A New Observatory Suspended Nearly 1,300 Feet in the Air Is Redefining New York City’s Skyline

Manhattan is one of those places that’s easily identifiable by its iconic and, until recently, relatively unchanging skyline. However, the collection of soaring concrete and glass peaks recently grew by one mixed-use tower: One Vanderbilt, which stands at 1,401 feet tall—just 53 shy of the Empire State Building. And One Vanderbilt’s top three floors make up the highly anticipated SL Green Realty Corp.–produced Summit One Vanderbilt, a multisensory experience that will certainly leave a few jaws on the floor. Though the skyscraper boasts a few dining concepts—including the Danny Meyer–led Après—the Snøhetta-designed Summit’s pièce de résistance is the observation deck. Here, 93 stories up, the observation is the final stop on visitors’ exploration throughout the highly immersive experience in Midtown. This observatory, however, is like no other. This one dares visitors to look in all directions rather than just outward.

Kenzo Digital’s art installation, dubbed “Transcendence,” consists of two floors—one overlooking the other—though it’s hard to discern which is which because the mirrors create a sort of optical illusion.Photo: Summit One Vanderbilt

The innovative creative at Kenzo Digital looked to such groundbreaking luminaries as Yayoi Kusama when designing the very high up installations, one of which, called Transcendence, he clad in a collection of mirrors that morph the surrounding city into a surreal funhouse-like landscape. Though it sounds like it would be an overwhelming experience, the artist designed it to encourage a sense of calm. Anne-Rachel Schiffmann, director of interiors and senior architect at Snøhetta, explains: “There are spaces at Summit where you are fully immersed in the city in all its energetic glory, and then you turn a corner and find a little moment of respite, a place where you can catch your breath and have a thought to yourself.” 

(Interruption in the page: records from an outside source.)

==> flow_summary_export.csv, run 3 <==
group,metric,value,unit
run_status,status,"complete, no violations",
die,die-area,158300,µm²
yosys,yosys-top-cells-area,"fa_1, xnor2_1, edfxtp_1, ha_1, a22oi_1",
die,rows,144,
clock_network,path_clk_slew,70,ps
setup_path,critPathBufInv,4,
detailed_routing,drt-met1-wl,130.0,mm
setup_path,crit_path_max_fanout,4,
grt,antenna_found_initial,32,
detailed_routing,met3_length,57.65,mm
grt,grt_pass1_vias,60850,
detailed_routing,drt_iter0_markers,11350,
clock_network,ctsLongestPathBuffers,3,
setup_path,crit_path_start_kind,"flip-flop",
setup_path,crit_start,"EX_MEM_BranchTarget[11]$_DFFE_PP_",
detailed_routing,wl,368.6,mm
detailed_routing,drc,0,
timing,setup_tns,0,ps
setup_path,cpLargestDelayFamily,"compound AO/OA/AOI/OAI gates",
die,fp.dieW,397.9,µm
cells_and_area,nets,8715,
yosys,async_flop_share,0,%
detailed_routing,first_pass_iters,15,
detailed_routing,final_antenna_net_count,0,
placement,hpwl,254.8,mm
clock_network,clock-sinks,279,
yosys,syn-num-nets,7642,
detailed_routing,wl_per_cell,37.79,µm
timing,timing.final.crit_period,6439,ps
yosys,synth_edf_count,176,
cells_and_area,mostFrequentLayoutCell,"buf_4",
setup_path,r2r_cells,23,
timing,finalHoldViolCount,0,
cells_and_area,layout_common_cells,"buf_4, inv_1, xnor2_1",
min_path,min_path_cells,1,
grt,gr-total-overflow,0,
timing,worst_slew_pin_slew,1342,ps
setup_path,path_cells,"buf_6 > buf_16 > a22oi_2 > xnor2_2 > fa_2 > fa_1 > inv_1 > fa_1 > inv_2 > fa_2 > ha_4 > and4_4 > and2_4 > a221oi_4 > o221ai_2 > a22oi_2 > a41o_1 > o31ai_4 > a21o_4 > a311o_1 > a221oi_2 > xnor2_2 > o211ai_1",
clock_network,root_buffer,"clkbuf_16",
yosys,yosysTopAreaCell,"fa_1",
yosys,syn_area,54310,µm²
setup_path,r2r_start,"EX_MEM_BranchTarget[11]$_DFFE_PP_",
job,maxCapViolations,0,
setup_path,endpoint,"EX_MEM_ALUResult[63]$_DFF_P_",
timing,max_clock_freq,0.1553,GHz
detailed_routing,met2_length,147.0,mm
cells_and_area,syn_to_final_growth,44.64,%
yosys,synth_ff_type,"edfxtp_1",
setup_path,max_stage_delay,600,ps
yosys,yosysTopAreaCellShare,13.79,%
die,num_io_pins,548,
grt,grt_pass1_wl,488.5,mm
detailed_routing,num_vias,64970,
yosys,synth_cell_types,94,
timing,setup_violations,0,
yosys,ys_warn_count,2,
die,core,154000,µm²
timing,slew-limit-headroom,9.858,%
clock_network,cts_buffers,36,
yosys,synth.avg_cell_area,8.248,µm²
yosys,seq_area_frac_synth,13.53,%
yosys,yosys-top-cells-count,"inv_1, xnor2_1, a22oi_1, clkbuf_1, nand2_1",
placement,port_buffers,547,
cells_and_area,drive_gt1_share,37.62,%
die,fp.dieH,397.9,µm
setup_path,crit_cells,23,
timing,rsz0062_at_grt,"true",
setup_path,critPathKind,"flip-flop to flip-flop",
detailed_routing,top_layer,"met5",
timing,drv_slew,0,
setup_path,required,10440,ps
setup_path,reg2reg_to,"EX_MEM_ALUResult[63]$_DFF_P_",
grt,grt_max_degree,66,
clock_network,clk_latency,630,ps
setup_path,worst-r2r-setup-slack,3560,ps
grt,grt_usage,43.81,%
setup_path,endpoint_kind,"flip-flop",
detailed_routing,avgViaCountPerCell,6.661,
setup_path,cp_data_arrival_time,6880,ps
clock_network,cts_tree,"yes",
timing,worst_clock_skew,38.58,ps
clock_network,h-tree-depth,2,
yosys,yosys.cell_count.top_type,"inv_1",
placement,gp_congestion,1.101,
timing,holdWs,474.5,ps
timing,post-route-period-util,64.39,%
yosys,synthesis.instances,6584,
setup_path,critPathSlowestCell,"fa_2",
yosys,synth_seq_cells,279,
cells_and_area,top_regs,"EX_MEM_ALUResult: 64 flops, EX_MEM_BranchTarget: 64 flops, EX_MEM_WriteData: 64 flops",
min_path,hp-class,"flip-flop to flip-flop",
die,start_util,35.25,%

The observatory is meant to connect visitors to the urban landscape around them. Schiffmann notes: “In the observatory, you toggle between subtle and exciting spaces in a way that can be quite meditative. There are wooden benches, stone tables, and an outdoor garden with a bar, all details that use design to enrich the experience of looking over the city.” Of course, that sense of serenity was more or less the point of the observatory. 

That said, the magic doesn’t only happen above ground: In fact, it begins on the entry level. “We created a poetic journey that starts underground, gently moving you up, and culminates above the clouds,” Schiffmann suggests. The entry level, which is connected to one of New York’s most beloved landmarks, Grand Central, includes a wood-paneled theater where people can get a sneak preview of what awaits them above. 

On the top floor of Summit One Vanderbilt, the observatory offers an unparalleled view of the city beneath it.Photo: SUMMIT One Vanderbilt

Another almost euphoric experience comes in the form of glass elevators (with matching glass floors) that zoom up the exterior of the tallest vantage point at Summit, offering everyone with an affinity for flight a sensation like no other, as they travel upwards for more than 1,000 feet.

Manhattan may not exactly be suffering from a shortage of enormously tall buildings that contribute to making this particular borough amongst the greatest cities in the world, but Summit One Vanderbilt isn’t like other skyscrapers. It’s unique in a way that only genuinely cutting-edge innovation and artistic collaboration can explain, and it’s about to make some serious noise—not just in New York, but across the globe—when it officially opens its heavy glass doors on October 21. “For me, all these qualities come together to create a new vantage point for New Yorkers,” Schiffmann admits.